*** Task data Section Begins ***

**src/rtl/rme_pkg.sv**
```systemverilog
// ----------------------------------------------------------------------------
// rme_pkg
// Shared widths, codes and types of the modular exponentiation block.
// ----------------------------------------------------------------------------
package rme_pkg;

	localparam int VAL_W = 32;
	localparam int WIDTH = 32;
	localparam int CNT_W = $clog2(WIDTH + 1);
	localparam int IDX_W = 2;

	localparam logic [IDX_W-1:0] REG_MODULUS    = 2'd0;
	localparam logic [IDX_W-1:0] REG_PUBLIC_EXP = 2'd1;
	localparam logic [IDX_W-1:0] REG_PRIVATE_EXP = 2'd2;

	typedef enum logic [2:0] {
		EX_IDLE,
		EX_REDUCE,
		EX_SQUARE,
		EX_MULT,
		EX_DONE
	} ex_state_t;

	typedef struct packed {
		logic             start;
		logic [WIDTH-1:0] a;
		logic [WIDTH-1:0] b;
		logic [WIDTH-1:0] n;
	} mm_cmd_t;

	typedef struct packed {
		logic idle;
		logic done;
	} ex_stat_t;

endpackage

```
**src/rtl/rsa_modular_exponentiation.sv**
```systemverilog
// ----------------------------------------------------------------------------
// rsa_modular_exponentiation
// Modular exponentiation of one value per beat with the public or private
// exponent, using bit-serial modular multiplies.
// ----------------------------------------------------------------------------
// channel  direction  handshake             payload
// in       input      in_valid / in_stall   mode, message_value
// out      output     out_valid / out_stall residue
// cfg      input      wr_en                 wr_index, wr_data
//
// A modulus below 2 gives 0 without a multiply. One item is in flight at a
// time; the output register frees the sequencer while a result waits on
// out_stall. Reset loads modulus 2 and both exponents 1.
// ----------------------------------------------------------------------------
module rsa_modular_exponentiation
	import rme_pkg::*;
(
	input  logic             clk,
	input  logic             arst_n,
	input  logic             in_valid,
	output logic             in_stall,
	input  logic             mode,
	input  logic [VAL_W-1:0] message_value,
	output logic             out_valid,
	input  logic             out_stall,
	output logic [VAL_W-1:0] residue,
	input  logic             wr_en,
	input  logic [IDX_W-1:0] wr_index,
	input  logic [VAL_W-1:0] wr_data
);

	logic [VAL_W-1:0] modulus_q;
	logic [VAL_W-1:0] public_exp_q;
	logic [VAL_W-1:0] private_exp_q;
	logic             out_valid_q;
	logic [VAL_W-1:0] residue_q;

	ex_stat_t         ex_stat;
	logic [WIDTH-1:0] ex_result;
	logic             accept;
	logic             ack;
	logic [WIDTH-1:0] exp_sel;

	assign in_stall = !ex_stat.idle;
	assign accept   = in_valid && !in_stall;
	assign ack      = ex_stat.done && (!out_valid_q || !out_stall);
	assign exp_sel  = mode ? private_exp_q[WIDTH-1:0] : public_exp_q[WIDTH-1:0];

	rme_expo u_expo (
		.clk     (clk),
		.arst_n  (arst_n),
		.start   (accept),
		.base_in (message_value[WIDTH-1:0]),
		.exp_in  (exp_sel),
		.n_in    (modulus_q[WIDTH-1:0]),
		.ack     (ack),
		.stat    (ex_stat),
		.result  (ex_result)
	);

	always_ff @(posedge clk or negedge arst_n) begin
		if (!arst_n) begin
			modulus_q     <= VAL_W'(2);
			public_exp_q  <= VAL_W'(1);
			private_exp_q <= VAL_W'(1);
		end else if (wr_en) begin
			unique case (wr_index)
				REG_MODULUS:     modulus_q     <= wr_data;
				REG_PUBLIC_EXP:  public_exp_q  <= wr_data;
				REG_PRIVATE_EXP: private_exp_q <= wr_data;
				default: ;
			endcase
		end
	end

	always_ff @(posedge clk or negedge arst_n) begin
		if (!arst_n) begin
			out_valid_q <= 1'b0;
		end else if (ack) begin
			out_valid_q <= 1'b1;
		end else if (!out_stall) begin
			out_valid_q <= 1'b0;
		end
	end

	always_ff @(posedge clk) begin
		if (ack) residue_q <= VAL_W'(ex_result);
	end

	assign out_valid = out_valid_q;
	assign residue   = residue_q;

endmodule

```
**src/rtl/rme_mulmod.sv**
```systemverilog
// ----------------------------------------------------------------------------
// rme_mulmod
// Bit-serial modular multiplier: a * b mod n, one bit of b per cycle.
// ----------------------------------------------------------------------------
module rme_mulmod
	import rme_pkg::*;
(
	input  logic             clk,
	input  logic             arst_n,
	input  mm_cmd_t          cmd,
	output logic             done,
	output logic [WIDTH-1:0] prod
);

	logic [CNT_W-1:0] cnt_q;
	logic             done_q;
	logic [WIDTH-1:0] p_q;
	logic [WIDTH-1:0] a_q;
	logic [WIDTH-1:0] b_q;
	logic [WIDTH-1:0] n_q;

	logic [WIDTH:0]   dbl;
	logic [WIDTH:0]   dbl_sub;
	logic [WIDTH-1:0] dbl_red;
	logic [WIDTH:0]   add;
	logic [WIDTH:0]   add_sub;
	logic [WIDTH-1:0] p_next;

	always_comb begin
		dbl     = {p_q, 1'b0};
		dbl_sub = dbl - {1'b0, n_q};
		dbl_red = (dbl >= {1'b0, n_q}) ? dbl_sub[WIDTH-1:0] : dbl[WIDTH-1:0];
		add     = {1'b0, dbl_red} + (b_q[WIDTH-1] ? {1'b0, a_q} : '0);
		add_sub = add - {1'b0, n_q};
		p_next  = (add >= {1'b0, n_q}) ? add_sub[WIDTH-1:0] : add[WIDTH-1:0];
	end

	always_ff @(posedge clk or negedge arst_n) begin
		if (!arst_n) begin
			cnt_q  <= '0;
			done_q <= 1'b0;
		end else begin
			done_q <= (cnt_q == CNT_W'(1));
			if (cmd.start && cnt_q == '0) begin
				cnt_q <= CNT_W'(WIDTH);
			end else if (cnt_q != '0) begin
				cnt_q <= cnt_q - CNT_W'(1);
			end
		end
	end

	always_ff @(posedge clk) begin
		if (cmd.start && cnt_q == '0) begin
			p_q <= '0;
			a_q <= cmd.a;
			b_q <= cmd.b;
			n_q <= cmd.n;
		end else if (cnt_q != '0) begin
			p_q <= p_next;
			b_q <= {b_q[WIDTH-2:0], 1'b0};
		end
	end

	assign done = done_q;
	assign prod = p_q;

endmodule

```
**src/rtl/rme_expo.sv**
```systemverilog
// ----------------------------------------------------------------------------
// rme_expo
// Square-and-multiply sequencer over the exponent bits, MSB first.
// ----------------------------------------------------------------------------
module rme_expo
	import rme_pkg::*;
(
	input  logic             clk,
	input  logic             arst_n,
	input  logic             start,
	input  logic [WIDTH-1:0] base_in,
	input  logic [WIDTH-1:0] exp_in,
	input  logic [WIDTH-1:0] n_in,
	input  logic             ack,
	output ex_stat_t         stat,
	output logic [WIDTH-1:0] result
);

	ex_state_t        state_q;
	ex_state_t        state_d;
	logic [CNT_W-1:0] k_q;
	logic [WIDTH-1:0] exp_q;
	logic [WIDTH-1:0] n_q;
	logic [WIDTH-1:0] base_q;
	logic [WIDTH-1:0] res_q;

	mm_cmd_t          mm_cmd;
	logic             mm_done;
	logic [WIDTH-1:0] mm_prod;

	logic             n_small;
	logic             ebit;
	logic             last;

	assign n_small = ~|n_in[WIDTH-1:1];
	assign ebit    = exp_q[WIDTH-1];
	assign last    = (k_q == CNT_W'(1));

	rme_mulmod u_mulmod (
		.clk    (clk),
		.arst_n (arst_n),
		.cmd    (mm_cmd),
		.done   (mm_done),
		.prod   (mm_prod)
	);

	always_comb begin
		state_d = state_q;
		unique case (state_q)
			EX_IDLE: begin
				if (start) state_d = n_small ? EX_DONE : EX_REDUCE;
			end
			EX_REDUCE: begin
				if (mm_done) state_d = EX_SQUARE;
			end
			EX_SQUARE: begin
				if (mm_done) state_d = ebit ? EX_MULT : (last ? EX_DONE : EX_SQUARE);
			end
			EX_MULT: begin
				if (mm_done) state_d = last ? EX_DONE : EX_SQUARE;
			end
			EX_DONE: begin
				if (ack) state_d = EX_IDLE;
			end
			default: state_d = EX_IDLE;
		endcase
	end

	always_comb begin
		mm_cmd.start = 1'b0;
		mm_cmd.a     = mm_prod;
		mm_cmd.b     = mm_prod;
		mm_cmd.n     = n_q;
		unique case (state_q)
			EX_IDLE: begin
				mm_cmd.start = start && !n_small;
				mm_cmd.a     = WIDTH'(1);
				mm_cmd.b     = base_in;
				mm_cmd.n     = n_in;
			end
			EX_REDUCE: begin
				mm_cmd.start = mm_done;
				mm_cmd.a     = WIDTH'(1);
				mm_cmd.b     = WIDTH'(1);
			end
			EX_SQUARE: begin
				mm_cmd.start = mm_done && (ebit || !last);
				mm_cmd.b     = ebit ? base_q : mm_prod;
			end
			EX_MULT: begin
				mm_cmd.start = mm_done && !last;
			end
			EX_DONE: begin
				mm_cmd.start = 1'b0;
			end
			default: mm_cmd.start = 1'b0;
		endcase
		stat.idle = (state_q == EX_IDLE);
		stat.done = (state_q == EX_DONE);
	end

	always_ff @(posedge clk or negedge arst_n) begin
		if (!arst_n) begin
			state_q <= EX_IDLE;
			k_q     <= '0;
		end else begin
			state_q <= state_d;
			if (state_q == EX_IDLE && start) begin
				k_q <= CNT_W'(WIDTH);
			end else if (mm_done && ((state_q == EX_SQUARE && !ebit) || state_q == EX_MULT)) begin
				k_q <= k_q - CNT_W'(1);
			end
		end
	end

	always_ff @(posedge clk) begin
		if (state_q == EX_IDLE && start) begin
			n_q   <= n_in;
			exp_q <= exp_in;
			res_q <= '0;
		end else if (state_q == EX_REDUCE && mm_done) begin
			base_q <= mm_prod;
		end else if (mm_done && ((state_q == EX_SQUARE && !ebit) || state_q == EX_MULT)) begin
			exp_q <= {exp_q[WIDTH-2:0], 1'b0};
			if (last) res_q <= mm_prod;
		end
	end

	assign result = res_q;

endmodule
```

*** Task data Section Ends ***

What you should do: All lines in the records with the string "ebit" should be copied out.

Written solution:
	logic             ebit;
	assign ebit    = exp_q[WIDTH-1];
				if (mm_done) state_d = ebit ? EX_MULT : (last ? EX_DONE : EX_SQUARE);
				mm_cmd.start = mm_done && (ebit || !last);
				mm_cmd.b     = ebit ? base_q : mm_prod;
			end else if (mm_done && ((state_q == EX_SQUARE && !ebit) || state_q == EX_MULT)) begin
		end else if (mm_done && ((state_q == EX_SQUARE && !ebit) || state_q == EX_MULT)) begin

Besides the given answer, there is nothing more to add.